Well in a family, where everyone generation was confusingly named after the one before, with only nicknames to differentiate them, he gained the sobriquet ‘Titanic Jim’. To us children, his story of escape was a distant family legend, him a figure of some mystery.

It was known that after the wedding he travelled to America where, unlike today with internet, telephones and skype, emigrants and their families had only the solace of a handwritten letter to keep in contact. The sad fact is many lost touch with their families, some for a time, some forever.

It seems for two decades or more James was thought to be one of them.

A generation later, in family research of that period, information was found which suggested part of James Bohan’s story at that time might have involved another extraordinary maritime escape on the route between Ireland and America.

May 1915, just three years after the wedding, saw the world already engaged for a year in the slaughter that’s called war.

‘The Lusitania’ a passenger ship sailing it’s usual route from America, was about 14 miles from the Irish coast, when a German U-boat launched it’s first torpedo. In the attack, Lusitania stood no chance, she was hit, within 18 minutes she sank to the bottom of the Atlantic with the loss of 1198 lives. Her sinking ranks still as one of the great sea disasters and an event which shocks to this day.

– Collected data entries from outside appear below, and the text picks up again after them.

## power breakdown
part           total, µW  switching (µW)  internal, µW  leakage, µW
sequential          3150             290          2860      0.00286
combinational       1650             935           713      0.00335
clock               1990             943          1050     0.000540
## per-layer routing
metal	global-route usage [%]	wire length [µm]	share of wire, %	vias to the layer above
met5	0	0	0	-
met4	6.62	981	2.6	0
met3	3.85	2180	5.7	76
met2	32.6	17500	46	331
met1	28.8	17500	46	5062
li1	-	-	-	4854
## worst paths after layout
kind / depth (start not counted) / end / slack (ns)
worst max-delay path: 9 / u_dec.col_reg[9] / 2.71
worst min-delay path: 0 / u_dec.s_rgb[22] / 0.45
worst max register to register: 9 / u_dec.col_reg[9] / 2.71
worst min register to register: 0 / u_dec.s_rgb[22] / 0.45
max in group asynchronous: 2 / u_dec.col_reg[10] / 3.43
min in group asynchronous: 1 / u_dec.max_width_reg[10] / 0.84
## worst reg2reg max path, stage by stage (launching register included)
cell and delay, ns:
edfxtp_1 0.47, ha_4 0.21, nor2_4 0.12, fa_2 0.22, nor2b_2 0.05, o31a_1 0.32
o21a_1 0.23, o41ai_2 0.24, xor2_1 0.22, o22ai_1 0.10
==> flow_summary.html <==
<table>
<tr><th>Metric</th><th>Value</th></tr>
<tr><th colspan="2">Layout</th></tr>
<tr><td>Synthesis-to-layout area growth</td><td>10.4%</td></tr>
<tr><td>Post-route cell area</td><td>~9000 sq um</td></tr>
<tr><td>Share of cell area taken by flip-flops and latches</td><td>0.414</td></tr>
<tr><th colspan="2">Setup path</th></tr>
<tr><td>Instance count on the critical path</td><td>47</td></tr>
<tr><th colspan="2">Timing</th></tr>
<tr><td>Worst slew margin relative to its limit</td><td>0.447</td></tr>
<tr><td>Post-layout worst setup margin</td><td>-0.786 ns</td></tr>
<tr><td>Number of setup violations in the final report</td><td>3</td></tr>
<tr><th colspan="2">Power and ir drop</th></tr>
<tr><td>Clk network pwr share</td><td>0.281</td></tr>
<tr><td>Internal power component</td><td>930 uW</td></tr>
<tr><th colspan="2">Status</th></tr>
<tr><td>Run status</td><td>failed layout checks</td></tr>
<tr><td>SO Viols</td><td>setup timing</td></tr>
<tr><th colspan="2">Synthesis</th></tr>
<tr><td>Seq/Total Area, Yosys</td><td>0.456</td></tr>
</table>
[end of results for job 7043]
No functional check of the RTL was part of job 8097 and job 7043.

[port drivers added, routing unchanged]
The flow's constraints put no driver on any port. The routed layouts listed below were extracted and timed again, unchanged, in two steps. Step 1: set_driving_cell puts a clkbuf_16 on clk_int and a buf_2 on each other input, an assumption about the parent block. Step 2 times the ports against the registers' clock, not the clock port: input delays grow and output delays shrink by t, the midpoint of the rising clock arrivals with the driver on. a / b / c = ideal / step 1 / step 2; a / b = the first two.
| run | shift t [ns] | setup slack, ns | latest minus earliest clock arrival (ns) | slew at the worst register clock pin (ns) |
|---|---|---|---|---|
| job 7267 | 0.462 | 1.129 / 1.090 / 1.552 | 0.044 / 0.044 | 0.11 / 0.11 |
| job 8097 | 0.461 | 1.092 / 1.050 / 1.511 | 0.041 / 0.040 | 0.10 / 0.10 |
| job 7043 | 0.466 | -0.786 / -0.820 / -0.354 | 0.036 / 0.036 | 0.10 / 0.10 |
From an optimization exercise on the open Yosys and OpenROAD flow, aimed at small area; shortcuts taken in it are not production practice. At most, simulation tests tie the RTL to the original design; equivalence was not proved. No functional check of the RTL was part of runs 2 to 4. Power is estimated from default activity; no workload was simulated.

`flow/run.sh`:
```
#!/bin/bash
# Standard synthesis and layout, with the port buffers as the smallest buffer
# cell and a lighter clock tree. Each step's full log is kept under
# orfs/logs; make's own output goes to flow_synth.log and flow_layout.log.
set -euo pipefail
bash standard.sh synth > flow_synth.log 2>&1
bash standard.sh finish \
    "BUFFER_PORTS_ARGS=-buffer_cell sky130_fd_sc_hd__buf_1" \
    "CTS_ARGS=-sink_clustering_enable -repair_clock_nets -dont_use_dummy_load -buf_list sky130_fd_sc_hd__clkbuf_4 -sink_clustering_size 10 -sink_clustering_max_diameter 40" \
    > flow_layout.log 2>&1
```
`standard.sh`:
```
#!/bin/bash
# synth_recipe.tcl (not shown) runs the flow's synth.tcl, then flattens the netlist and writes it again
# the make line also repeats each setting of config.mk as NAME=value (left out here)
make -C /OpenROAD-flow-scripts/flow DESIGN_CONFIG=/design/flow/config.mk WORK_HOME=/design/flow/orfs CLKGATE_MAP_FILE= SYNTH_SCRIPT=/design/flow/synth_recipe.tcl "${@:-finish}"
```
`config.mk`:
```
export PLATFORM = sky130hd
export DESIGN_NAME = pcie_rx_dma_app
export DESIGN_NICKNAME = pcie_rx_dma_app
export VERILOG_FILES = /design/flow/design.v
export SDC_FILE = /design/flow/constraint.sdc
export NUM_CORES = 4
export LEC_CHECK = 0
export CAP_MARGIN = 20
export CORE_MARGIN = 2
export CORE_UTILIZATION = 65
export SLEW_MARGIN = 20
export SYNTH_HIERARCHICAL = 1
```
`constraint.sdc`:
```
create_clock -name core_clock -period 5.0 [get_ports {trn_clk}]
set_input_delay 1.0000 -clock core_clock [delete_from_list [all_inputs] [get_ports {trn_clk}]]
set_output_delay 1.0000 -clock core_clock [all_outputs]
set_load 0.01 [all_outputs]
```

From the fully laden ship, only a few hundred were rescued and brought to safety— named in the list of survivors, was one James Bohan.

It was a test of belief and definitive proof of the luck of the Irish if this research was true, could it really be our that James Bohan had survived both the sinking of The Titanic and also that of The Lusitania?

The answer came some time later in one of those moments of synchronicity, a chance meeting with his son and namesake, the mystery was finally cleared. Though James had survived The Titanic, any connection to The Lusitania simply did not exist. In May 1915, James was far away, not even on the passenger list of the doomed vessel!

His story instead was, a while after Patrick’s wedding, James fulfilled his dream and left for America. Over a number of years, during which time he was not heard from, he travelled throughout the United States and South America, following work, earning a living.

Like all good stories, his had a happy ending, James eventually returned to Ireland, married and had a family.

His cousin Patrick and his wife Maria, meanwhile remained in Leitrim and had eight children, five daughters and three sons, my darling Dad, the youngest boy. Unlike James with his desire to travel, within their long lives, neither of my Grandparents even left the island of Ireland.

In their eighth decade of life, on April 15th 1962, Patrick and Maria Bohan celebrated their Golden Wedding Anniversary. By their side in the photograph, just as they been 50 years before, stood Bridesmaid Mary Anne Dillon and Best Man James Bohan.

All were still glad that the Titanic sailed without him…


In the photograph above from left to right are James ‘Titanic Jim’ Bohan, Patrick Bohan, his wife Maria Bohan celebrating their Golden Wedding in 1962 and Mary Anne Dillon, Bridesmaid at the wedding in 1912.

About the author

(c) Norah Bohan April 2012

Norah Bohan is the grand daughter of Patrick Bohan & his wife Maria, one hundred years after the events described which saw her Grandparents preparing for their wedding on April 15th 1912 and cousin James delaying his trip on The Titanic to be Best Man. As a young child Norah lived with her parents, Grandparents & younger sister in the family home at Cornulla, a place of cherished childhood memories. In yet another period of hardship for Ireland and it’s people, her parents moved the family to the UK where most are still based. Along with her family Norah retains a deep love for Ireland.

Norah’s career includes Business Development in the Private & Charity sectors, Film Production and occasional writing. Like many others, to her, the story of The Titanic is the subject of great interest, due both to the family link and as a child first seeing the story of The Titanic’s demise in the classic film ’A Night to Remember’.